Item 1.01 | Entry into a Material Definitive Agreement. |
As previously disclosed, on July 3, 2023, Digital World Acquisition Corp. (“we”, “us,” “DWAC” and/or the “Company”), reached an agreement in principle with the Staff of the SEC’s Division of Enforcement (the “Settlement in Principle”) in connection with the Commission’s investigation of the Company (the “Investigation”) with respect to certain statements, agreements and omissions and the timing thereof included in the Company’s registration statements on Form S-1 (the “Form S-1”) in connection with its initial public offering (the “IPO”) and Form S-4 (the “Form S-4”) relating to the business combination between the Company and Trump Media & Technology Group Corp., a Delaware corporation (“TMTG”). The Settlement in Principle was subject to approval by the Commission.
On July 20, 2023, the Commission approved the Settlement in Principle, announcing settled charges against the Company and entered a cease-and-desist order (the “Order”) finding the Company violated certain antifraud provisions of the Securities Act and the Exchange Act, in connection with the Company’s IPO filings on Form S-1 and the Form S-4 concerning certain statements, agreements and omissions relating to the timing and discussions the Company had with TMTG regarding the proposed business combination. In the Order, the Company agreed (i) that any amended Form S-4 filed by the Company will be materially complete and accurate with respect to certain statements, agreements and omissions relating to the timing and discussions the Company had with TMTG regarding the proposed business combination and (ii) to pay a civil money penalty in an amount of $18 million to the SEC promptly after the closing of any merger or a comparable business combination or transaction, whether with TMTG or any other entity.
The foregoing references and description of the Order in this Current Report on Form 8-K are not complete and are subject to, and qualified in their entirety by reference to, the actual Order, a copy of which is filed as Exhibit 10.1 to this Current Report on Form 8-K.

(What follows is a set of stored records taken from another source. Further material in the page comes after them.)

### config.mk
export PLATFORM = sky130hd
export DESIGN_NAME = lb_decoder
export DESIGN_NICKNAME = d
export VERILOG_FILES = /design/src/rtl/delqa_pkg.sv /design/src/rtl/lb_decoder.sv
export VERILOG_INCLUDE_DIRS = /design/src /design/src/rtl
export SDC_FILE = /design/constraint.sdc
export NUM_CORES = 1
export LEC_CHECK = 0
export BUFFER_PORTS_ARGS = -buffer_cell sky130_fd_sc_hd__buf_4
export CAP_MARGIN = 15
export CORE_MARGIN = 4
export CORE_UTILIZATION = 30
export DETAILED_ROUTE_END_ITERATION = 6
export MAX_ROUTING_LAYER = met4
export PLACE_DENSITY = 0.91
export SKIP_LAST_GASP = 1
export SYNTH_ARGS = -nofsm -noshare
export SYNTH_HDL_FRONTEND = slang
export SYNTH_SLANG_ARGS = --single-unit
### constraint.sdc
create_clock -name lwb_clkp -period 2.5 [get_ports lwb_clkp]
set_input_delay 0.25 -clock lwb_clkp [delete_from_list [all_inputs] [get_ports lwb_clkp]]
set_output_delay 0.25 -clock lwb_clkp [all_outputs]
set_load 0.05 [all_outputs]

In connection with the Order described above in Item 1.01 of this Current Report on Form 8-K, on July 21, 2023, the Company issued a press release announcing the entry into the Order with the SEC. The press release is attached as Exhibit 99.1 hereto.
Additional Information and Where to Find It
The Company has filed with the SEC a registration statement on Form S-4 (as may be amended from time to time, the “Registration Statement”), which includes a preliminary proxy statement of the Company, and a prospectus in connection with a proposed business combination (the “Business Combination”) with TMTG. The definitive proxy statement and other relevant documents will be mailed to stockholders of the Company as of a record date to be established for voting on the Business Combination. Securityholders of the Company and other interested persons are advised to read the preliminary proxy statement/prospectus, and amendments thereto, and, when available, the definitive proxy statement/prospectus in connection with the Company’s solicitation of proxies for the special meeting to be held to approve the Business Combination because these documents will contain important information about the Company, TMTG and the Business Combination. The Company’s securityholders and other interested persons will also be able to obtain copies of the Registration Statement and the proxy statement/prospectus, without charge, once available, on the SEC’s website at www.sec.gov or by directing a request to: the Digital World Acquisition Corp., 3109 Grand Ave, #450, Miami, FL 33133.
The Company has also filed a definitive proxy statement with the SEC with respect to the proposed extension of its liquidation date. The definitive proxy statement for the extension of the liquidation date will be mailed to stockholders of the Company. Securityholders of the Company and other interested persons are advised to read the definitive proxy statement and any amendments thereto, in connection with the Company’s solicitation of proxies for the special meeting to be held to approve the extension of the liquidation date because these documents will contain important information. The Company’s securityholders and other interested persons will also be able to obtain copies of the definitive proxy statement, without charge, once available, on the SEC’s website at www.sec.gov or by directing a request to: Digital World Acquisition Corp., 3109 Grand Ave, #450, Miami, FL 33133.
Participants in Solicitation
The Company and TMTG and certain of their respective directors, executive officers, other members of management and employees, under SEC rules, may be deemed to be participants in the solicitation of proxies from the securityholders of the Company in favor of the approval of the proposed extension and the Business Combination. Securityholders of the Company and other interested persons may obtain more information regarding the names and interests of the Company’s directors and officers in the Business Combination in the Company’s filings with the SEC, including in the definitive proxy statement and the Registration Statement, and the names and interests of TMTG’s directors and officers in the proposed Business Combination in the Registration Statement. These documents can be obtained free of charge from the sources indicated above. TMTG and its officers and directors do not have any interests in the Company or the proposed extension other than with respect to their interests in the Business Combination, to the extent the extension is effectuated.